O relatório acrescenta que a contribuição das agências de incoming para o EBITA da divisão igualou o nível de 2005, sem especificar, da mesma forma que para as companhias hoteleiras apenas refere que “o significativo aumento” da contribuição do RIU Group “compensou a deterioração do desempenho do Magic Life Group”.
O documento refere que no terceiro trimestre as companhias do segmento Hotels & Resorts conseguiram manter elevados níveis de ocupação.
Nos RIU em destinos de médio curso, principalmente nas Baleares e Canárias, as unidades “reduziram ligeiramente” a capacidade, enquanto os de longo curso foram penalizados por receios associados á eclosão de furacões, mas ainda assim conseguiram “boas taxas de ocupação”.
A informação refere ainda que os Robinson Clubs mantiveram os níveis de ocupação do ano transacto, com as quedas na Turquia a serem compensadas por aumentos noutras regiões.
O mesmo quadro é indicado para os Magic Life, que, indica o grupo, mantiveram os níveis de ocupação de 2005, por reduções de capacidade, pelas “difíceis condições” na Turquia e Egipto.

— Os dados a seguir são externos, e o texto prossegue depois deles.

File: src/rtl/serial_id_responder.sv
// Module serial_id_responder
// Top level. After a sampled request it sends a fixed identifier bit-serially,
// highest bit first, with a framing strobe. It does not look at requests
// while a transmission is running.
// Assumes a single clock and a synchronous active-low reset.
module serial_id_responder
    import sid_pkg::*;
#(
    parameter int unsigned ID_BITS = SID_BITS_DEFAULT,
    parameter logic [ID_BITS-1:0] ID_VALUE = 4'b1101
) (
    input  logic clk,
    input  logic rst_n,
    input  logic req,
    output logic id_bit,
    output logic id_valid
);
    localparam int unsigned IW = $clog2(ID_BITS);

    sid_phase_e    phase;
    logic [IW-1:0] idx;

    // Sequencer: phase and bit index.
    sid_seq #(.ID_BITS(ID_BITS)) u_seq (
        .clk   (clk),
        .rst_n (rst_n),
        .req   (req),
        .phase (phase),
        .idx   (idx)
    );

    // Output decode from the state.
    sid_decode #(.ID_BITS(ID_BITS), .ID_VALUE(ID_VALUE)) u_dec (
        .phase    (phase),
        .idx      (idx),
        .id_bit   (id_bit),
        .id_valid (id_valid)
    );
endmodule
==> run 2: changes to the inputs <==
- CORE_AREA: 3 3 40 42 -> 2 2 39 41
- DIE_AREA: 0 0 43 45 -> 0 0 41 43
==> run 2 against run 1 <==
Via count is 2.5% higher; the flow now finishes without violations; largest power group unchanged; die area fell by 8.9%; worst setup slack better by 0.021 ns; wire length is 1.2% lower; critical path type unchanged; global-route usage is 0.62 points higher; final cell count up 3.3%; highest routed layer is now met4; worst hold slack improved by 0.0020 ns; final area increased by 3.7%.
**config.mk**
```make
export PLATFORM = sky130hd
export DESIGN_NAME = tri_phase_pwm
export DESIGN_NICKNAME = d
export VERILOG_FILES = /design/src/rtl/pwm3_pkg.sv /design/src/rtl/pwm_timebase.sv /design/src/rtl/pwm_phase.sv /design/src/rtl/pwm_outstage.sv /design/src/rtl/tri_phase_pwm.sv
export SDC_FILE = /design/constraint.sdc
export NUM_CORES = 1
export LEC_CHECK = 0
export ABC_CLOCK_PERIOD_IN_PS = 7300
export BUFFER_PORTS_ARGS = -buffer_cell sky130_fd_sc_hd__buf_2
export CORE_UTILIZATION = 25
export CTS_CLUSTER_DIAMETER = 60
export DETAILED_ROUTE_END_ITERATION = 8
export GPL_TIMING_DRIVEN = 0
export SLEW_MARGIN = 20
export SYNTH_ARGS = -nofsm -noshare
export SYNTH_HDL_FRONTEND = slang
export SYNTH_HIERARCHICAL = 1
export SYNTH_SLANG_ARGS = --single-unit
```
**constraint.sdc**
```tcl
create_clock -name clk -period 7.3 [get_ports clk]
set_clock_uncertainty 0.2 [all_clocks]
set_input_delay 0 -clock clk [delete_from_list [all_inputs] [get_ports clk]]
set_output_delay 0 -clock clk [all_outputs]
set_load 0.01 [all_outputs]
```
**src/rtl/pwm3_pkg.sv**
```systemverilog
// Shared constants and types for the three-phase PWM generator.
// Assumes: phase order A, B, C maps to index 0, 1, 2 everywhere.
package pwm3_pkg;
    localparam int unsigned PHASES   = 3;
    localparam int unsigned MIN_HALF = 2;

    // High/low gate request of one phase before pin mapping.
    typedef struct packed {
        logic hi;
        logic lo;
    } gate_pair_t;
endpackage

```
**src/rtl/pwm_timebase.sv**
```systemverilog
// Up/down timebase for center-aligned PWM.
// Counts 0..P-1 up and then P-1..0 down, so a full period is 2P clocks.
// It raises the capture strobes for the shadow registers, holds the shadowed
// period, dead and minimum-pulse values, and runs the chopping carrier, which
// restarts at every period start.
// Assumes: synchronous active-low reset. Reset leaves the counter in the last
// cycle of a period, so the first clock after reset captures all settings.
module pwm_timebase #(
    parameter int unsigned CW  = 16,
    parameter int unsigned DTW = 10,
    parameter int unsigned CHW = 8
) (
    input  logic           clk,
    input  logic           rst_n,
    input  logic [CW-1:0]  cfg_period,
    input  logic           cfg_double,
    input  logic [DTW-1:0] cfg_dead,
    input  logic [CW-1:0]  cfg_min_pulse,
    input  logic [CHW-1:0] cfg_chop_div,
    output logic [CW-1:0]  cnt,
    output logic [CW-1:0]  prd_sh,
    output logic [DTW-1:0] dead_sh,
    output logic [CW-1:0]  min_sh,
    output logic           load_full,
    output logic           load_half,
    output logic           period_start,
    output logic           carrier
);
    localparam logic [CW-1:0]  ONE  = CW'(1);
    localparam logic [CW-1:0]  MINP = CW'(pwm3_pkg::MIN_HALF);
    localparam logic [CHW-1:0] CONE = CHW'(1);

    logic           down_q;
    logic [CW-1:0]  cnt_q;
    logic [CW-1:0]  prd_q;
    logic [CW-1:0]  p_eff;
    logic           at_bot;
    logic           at_top;
    logic [CHW-1:0] cc_q;
    logic           cl_q;

    // Clamp the programmed half period to the smallest legal value.
    always_comb p_eff = (cfg_period < MINP) ? MINP : cfg_period;

    // Detect the last cycle of the period and the last cycle of the up half.
    always_comb begin
        at_bot = down_q && (cnt_q == '0);
        at_top = !down_q && (cnt_q == (prd_q - ONE));
    end

    assign load_full    = at_bot;
    assign load_half    = at_top && cfg_double;
    assign period_start = !down_q && (cnt_q == '0);
    assign cnt          = cnt_q;
    assign prd_sh       = prd_q;
    assign carrier      = cl_q;

    // Step the counter and turn it around at both ends.
    always_ff @(posedge clk) begin
        if (!rst_n) begin
            down_q <= 1'b1;
            cnt_q  <= '0;
        end else if (at_bot) begin
            down_q <= 1'b0;
        end else if (at_top) begin
            down_q <= 1'b1;
            if (cfg_double) cnt_q <= p_eff - ONE;
        end else if (down_q) begin
            cnt_q <= cnt_q - ONE;
        end else begin
            cnt_q <= cnt_q + ONE;
        end
    end

    // Capture the period at each period start, and at mid-period in double mode.
    always_ff @(posedge clk) begin
        if (!rst_n)                      prd_q <= '0;
        else if (load_full || load_half) prd_q <= p_eff;
    end

    // Capture dead time and minimum pulse once per period.
    always_ff @(posedge clk) begin
        if (!rst_n) begin
            dead_sh <= '0;
            min_sh  <= '0;
        end else if (load_full) begin
            dead_sh <= cfg_dead;
            min_sh  <= cfg_min_pulse;
        end
    end

    // Chopping carrier: toggle every cfg_chop_div+1 clocks, restart on at each period.
    always_ff @(posedge clk) begin
        if (!rst_n) begin
            cc_q <= '0;
            cl_q <= 1'b1;
        end else if (at_bot) begin
            cc_q <= '0;
            cl_q <= 1'b1;
        end else if (cc_q == cfg_chop_div) begin
            cc_q <= '0;
            cl_q <= ~cl_q;
        end else begin
            cc_q <= cc_q + CONE;
        end
    end

    // the count stays below the shadowed half period.
    a_r1_cnt_bounded: assert property (@(posedge clk) disable iff (!rst_n)
        (prd_q != '0) |-> (cnt_q < prd_q));

    // the shadowed period changes only on a capture strobe.
    a_r6_period_held: assert property (@(posedge clk) disable iff (!rst_n)
        (!load_full && !load_half) |=> $stable(prd_q));

    // a period start is never followed directly by another.
    a_r1_start_single: assert property (@(posedge clk) disable iff (!rst_n)
        period_start |=> !period_start);
endmodule

```
**src/rtl/pwm_phase.sv**
```systemverilog
// One phase leg comparator.
// Holds the phase's duty shadow and compares the timebase count against
// thresholds that are moved by twice the dead value. Pulses shorter than
// the minimum length are removed.
// Assumes: cnt and prd come from pwm_timebase. Duty is clamped to prd.
module pwm_phase #(
    parameter int unsigned CW  = 16,
    parameter int unsigned DTW = 10
) (
    input  logic                 clk,
    input  logic                 rst_n,
    input  logic [CW-1:0]        cnt,
    input  logic [CW-1:0]        prd,
    input  logic [DTW-1:0]       dead,
    input  logic [CW-1:0]        min_len,
    input  logic                 load_full,
    input  logic                 load_half,
    input  logic [CW-1:0]        cfg_duty,
    output pwm3_pkg::gate_pair_t raw
);
    localparam int unsigned     WW   = CW + 3;
    localparam logic signed [WW-1:0] ZERO = '0;

    logic [CW-1:0]        duty_sh;
    logic [CW-1:0]        duty_c;
    logic signed [WW-1:0] prd_s, duty_s, shift_s, min_s, cnt_s, len_h, len_l;

    // Capture the duty value on either strobe.
    always_ff @(posedge clk) begin
        if (!rst_n)                      duty_sh <= '0;
        else if (load_full || load_half) duty_sh <= cfg_duty;
    end

    // Clamp the duty value and widen every operand to signed arithmetic.
    always_comb begin
        duty_c  = (duty_sh > prd) ? prd : duty_sh;
        prd_s   = $signed({{(WW-CW){1'b0}}, prd});
        duty_s  = $signed({{(WW-CW){1'b0}}, duty_c});
        min_s   = $signed({{(WW-CW){1'b0}}, min_len});
        cnt_s   = $signed({{(WW-CW){1'b0}}, cnt});
        shift_s = $signed({{(WW-DTW-1){1'b0}}, dead, 1'b0});
    end

    // Per-half pulse lengths after the guard interval is removed.
    always_comb begin
        len_h = duty_s - shift_s;
        len_l = prd_s - duty_s - shift_s;
    end

    // Compare the count against each window, dropping pulses that are too short.
    always_comb begin
        raw.hi = (len_h > ZERO) && (len_h >= min_s) && (cnt_s >= (prd_s - len_h));
        raw.lo = (len_l > ZERO) && (len_l >= min_s) && (cnt_s < len_l);
    end

    // the two sides of a leg are never requested together.
    a_r3_leg_exclusive: assert property (@(posedge clk) disable iff (!rst_n)
        !(raw.hi && raw.lo));

    // the duty shadow is held between capture strobes.
    a_r6_duty_held: assert property (@(posedge clk) disable iff (!rst_n)
        (!load_full && !load_half) |=> $stable(duty_sh));
endmodule

```
**src/rtl/pwm_outstage.sv**
```systemverilog
// Output stage: crossover swap, per-pin enable, chopping, output register,
// trip latch and trip gating.
// Assumes: trip_in may change at any time. It gates the pins combinationally,
// so shutdown needs no clock, and it is also sampled into the latch.
module pwm_outstage #(
    parameter int unsigned NP = 3
) (
    input  logic                          clk,
    input  logic                          rst_n,
    input  pwm3_pkg::gate_pair_t [NP-1:0] raw,
    input  logic [NP-1:0]                 cfg_xover,
    input  logic [2*NP-1:0]               cfg_out_en,
    input  logic                          cfg_chop_hi,
    input  logic                          cfg_chop_lo,
    input  logic                          carrier,
    input  logic                          period_start,
    input  logic                          trip_in,
    input  logic                          trip_clear,
    output logic [NP-1:0]                 gate_hi,
    output logic [NP-1:0]                 gate_lo,
    output logic                          sync_pulse,
    output logic                          tripped
);
    logic [NP-1:0] nxt_hi, nxt_lo, q_hi, q_lo;
    logic          sync_q, trip_q, kill;

    // Map phase requests to pins, then apply enables and chopping.
    always_comb begin
        for (int p = 0; p < NP; p++) begin
            nxt_hi[p] = (cfg_xover[p] ? raw[p].lo : raw[p].hi) && cfg_out_en[p]
                        && (carrier || !cfg_chop_hi);
            nxt_lo[p] = (cfg_xover[p] ? raw[p].hi : raw[p].lo) && cfg_out_en[NP+p]
                        && (carrier || !cfg_chop_lo);
        end
    end

    // Register the pin levels and the sync marker.
    always_ff @(posedge clk) begin
        if (!rst_n) begin
            q_hi   <= '0;
            q_lo   <= '0;
            sync_q <= 1'b0;
        end else begin
            q_hi   <= nxt_hi;
            q_lo   <= nxt_lo;
            sync_q <= period_start;
        end
    end

    // Latch a trip. A clear is honoured only while trip_in is low.
    always_ff @(posedge clk) begin
        if (!rst_n)          trip_q <= 1'b0;
        else if (trip_in)    trip_q <= 1'b1;
        else if (trip_clear) trip_q <= 1'b0;
    end

    always_comb kill = trip_in || trip_q;

    assign gate_hi    = q_hi & {NP{!kill}};
    assign gate_lo    = q_lo & {NP{!kill}};
    assign sync_pulse = sync_q;
    assign tripped    = trip_q;

    // the two pins of a leg are never on together, with or without crossover.
    a_r3_pins_exclusive: assert property (@(posedge clk) disable iff (!rst_n)
        ((gate_hi & gate_lo) == '0));

    // a sampled trip request always leaves the latch set.
    a_r11_trip_latches: assert property (@(posedge clk) disable iff (!rst_n)
        ($past(rst_n) && $past(trip_in)) |-> tripped);

    // the latch falls only after a clear given while trip_in was low.
    a_r11_clear_rule: assert property (@(posedge clk) disable iff (!rst_n)
        $fell(tripped) |-> ($past(trip_clear) && !$past(trip_in)));

    // while latched, no gate is driven.
    a_r11_latched_off: assert property (@(posedge clk) disable iff (!rst_n)
        tripped |-> ((gate_hi | gate_lo) == '0));

    // the sync marker lasts a single clock.
    a_r1_sync_width: assert property (@(posedge clk) disable iff (!rst_n)
        sync_pulse |=> !sync_pulse);
endmodule

```
**src/rtl/tri_phase_pwm.sv**
```systemverilog
// Top of the center-aligned three-phase PWM generator.
// Connects the timebase, one comparator per phase (generated), and the
// output stage.
// Assumes: configuration inputs are held stable by the surrounding register
// block. Period and duty take effect at capture strobes.
module tri_phase_pwm #(
    parameter int unsigned CW  = 16,
    parameter int unsigned DTW = 10,
    parameter int unsigned CHW = 8
) (
    input  logic           clk,
    input  logic           rst_n,
    input  logic [CW-1:0]  cfg_period,
    input  logic [CW-1:0]  cfg_duty_a,
    input  logic [CW-1:0]  cfg_duty_b,
    input  logic [CW-1:0]  cfg_duty_c,
    input  logic [DTW-1:0] cfg_dead,
    input  logic [CW-1:0]  cfg_min_pulse,
    input  logic           cfg_double,
    input  logic [2:0]     cfg_xover,
    input  logic [5:0]     cfg_out_en,
    input  logic           cfg_chop_hi,
    input  logic           cfg_chop_lo,
    input  logic [CHW-1:0] cfg_chop_div,
    input  logic           trip_in,
    input  logic           trip_clear,
    output logic [2:0]     gate_hi,
    output logic [2:0]     gate_lo,
    output logic           sync_pulse,
    output logic           tripped
);
    localparam int unsigned NP = pwm3_pkg::PHASES;

    logic [CW-1:0]  cnt, prd_sh, min_sh;
    logic [DTW-1:0] dead_sh;
    logic           load_full, load_half, period_start, carrier;
    logic [CW-1:0]  duty_in [NP];
    pwm3_pkg::gate_pair_t [NP-1:0] raw;

    // Gather the per-phase duty inputs into an array for the generate loop.
    always_comb begin
        duty_in[0] = cfg_duty_a;
        duty_in[1] = cfg_duty_b;
        duty_in[2] = cfg_duty_c;
    end

    pwm_timebase #(.CW(CW), .DTW(DTW), .CHW(CHW)) u_tb (
        .clk          (clk),
        .rst_n        (rst_n),
        .cfg_period   (cfg_period),
        .cfg_double   (cfg_double),
        .cfg_dead     (cfg_dead),
        .cfg_min_pulse(cfg_min_pulse),
        .cfg_chop_div (cfg_chop_div),
        .cnt          (cnt),
        .prd_sh       (prd_sh),
        .dead_sh      (dead_sh),
        .min_sh       (min_sh),
        .load_full    (load_full),
        .load_half    (load_half),
        .period_start (period_start),
        .carrier      (carrier)
    );

    for (genvar p = 0; p < NP; p++) begin : g_phase
        pwm_phase #(.CW(CW), .DTW(DTW)) u_ph (
            .clk      (clk),
            .rst_n    (rst_n),
            .cnt      (cnt),
            .prd      (prd_sh),
            .dead     (dead_sh),
            .min_len  (min_sh),
            .load_full(load_full),
            .load_half(load_half),
            .cfg_duty (duty_in[p]),
            .raw      (raw[p])
        );
    end

    pwm_outstage #(.NP(NP)) u_out (
        .clk         (clk),
        .rst_n       (rst_n),
        .raw         (raw),
        .cfg_xover   (cfg_xover),
        .cfg_out_en  (cfg_out_en),
        .cfg_chop_hi (cfg_chop_hi),
        .cfg_chop_lo (cfg_chop_lo),
        .carrier     (carrier),
        .period_start(period_start),
        .trip_in     (trip_in),
        .trip_clear  (trip_clear),
        .gate_hi     (gate_hi),
        .gate_lo     (gate_lo),
        .sync_pulse  (sync_pulse),
        .tripped     (tripped)
    );
endmodule

```
==> run metrics <==
grt total ovfl=0; Max-slew headroom=0.324; Vias/cell=5.11; CP Launch Point=u_tb/prd_sh[9]$_SDFFE_PN0P_; dpl ws=-2.06 ns; Final Hold Viols=0; area of the core=0.0824 sq mm; clock root buffer=clkbuf_16; fin util=0.344; register area share after synthesis=0.119; largest net degree at the start of global routing=28; worst-skew pair later-pin latency=~0.50 ns; Die W=a little under 300 um; Placer Congestion=0.929; synthesized instance count=2,769; number of fill cells=roughly 8,500; fin nets=3,769; share of layout cells above drive strength 1=0.219; Multi-input gate area=0.0188 sq mm; DRT iter0 DRCs=approximately 1,600; Fin Setup TNS=-1.97 ns; critical path class=flop to flop; hold path start=cfg_out_en[1]; CTS tree=built; RSZ-0062 raised after global routing=yes; Async SR Flop Fraction=0; Synth Register Bits=124; WL final=83,400 um; Critical Path Start Type=flop; initial antenna violation count=3; Least-Margin Pin Slew=1.01 ns; GRT Util Overall=0.192; violated checks=setup timing; slowest cell on the critical path=or4_4; Post-synth EDFFs=0; status=finished with violations; post-route cell area=0.0284 sq mm; DRT Pass-1 Iters=6; CP Capture Type=flop; die area=0.0847 sq mm; Die Ht=291 um; # diodes=0; final slew viol count=0; sequential cell area=0.00254 sq mm; Max Cap Viol=0; final setup margin=-0.498 ns; Final min period=7.80 ns; ys flop type=dfxtp_1; R2R Path Start=u_tb/prd_sh[9]$_SDFFE_PN0P_; Core Rows=105; Worst EP arrival=8.02 ns; CP Data Required Time=approximately 7.5 ns; Syn Nets=3,297; CTS Buffer Depth=2; Fmax achieved=about 130 MHz; detailed placement HPWL=58,200 um; crit share post-route=1.07; via count=22,100; placed inst area=0.0231 sq mm; TritonCTS buffer count=17; worst min-delay path class=primary input to flop; setup violators final=6; vias in the first global route=approximately 21,000; YS warnings=6; Syn Std Cell Area=0.0209 sq mm; I/O Pins=122; Area growth syn-to-layout=35.9%; Avg WL per Cell=19.3 um; Clock Sinks=between 100 and 150; worst-path maximum fanout=4; Synth cell types=about 110; DRC viols=0; Antenna Nets Post-Route=0; first-pass GRT wire length=124,000 um; H-tree depth=4; IO Port Bufs=121; syn avg cell area=7.54 sq um; CP peak stage delay=between 0.5 and 0.6 ns; CTS clk-pin slew, worst paths=0.06 ns; initial core utilization=0.253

O relatório refere ainda que as unidades Iberotel conseguiram uma ligeira melhoria da ocupação com aumento de capacidade, e que as Grecotel e Grupotel registaram “fortes” aumentos de reservas no terceiro trimestre.
Na apresentação dos resultados aos analistas, o grupo indicou que as suas unidades hoteleiras disponibilizaram 8,1 milhões de quartos no terceiro trimestre (8,0 milhões no período homólogo de 2005) e atingiram uma taxa de ocupação de 90,9%, mais 0,3 p.p. que no ano passado.